__EXERCISE PROMPT__
Please give the records below back in full, exactly as shown.

__EXTRACTED MATERIAL__
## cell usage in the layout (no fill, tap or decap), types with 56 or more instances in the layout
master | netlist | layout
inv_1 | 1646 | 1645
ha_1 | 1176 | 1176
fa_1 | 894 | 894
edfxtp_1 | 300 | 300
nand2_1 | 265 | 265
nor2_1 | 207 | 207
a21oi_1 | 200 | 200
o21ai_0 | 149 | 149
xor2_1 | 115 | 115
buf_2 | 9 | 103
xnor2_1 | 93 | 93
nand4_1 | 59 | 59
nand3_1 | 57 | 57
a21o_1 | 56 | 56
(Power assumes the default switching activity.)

__ANSWER BOX__
## cell usage in the layout (no fill, tap or decap), types with 56 or more instances in the layout
master | netlist | layout
inv_1 | 1646 | 1645
ha_1 | 1176 | 1176
fa_1 | 894 | 894
edfxtp_1 | 300 | 300
nand2_1 | 265 | 265
nor2_1 | 207 | 207
a21oi_1 | 200 | 200
o21ai_0 | 149 | 149
xor2_1 | 115 | 115
buf_2 | 9 | 103
xnor2_1 | 93 | 93
nand4_1 | 59 | 59
nand3_1 | 57 | 57
a21o_1 | 56 | 56
(Power assumes the default switching activity.)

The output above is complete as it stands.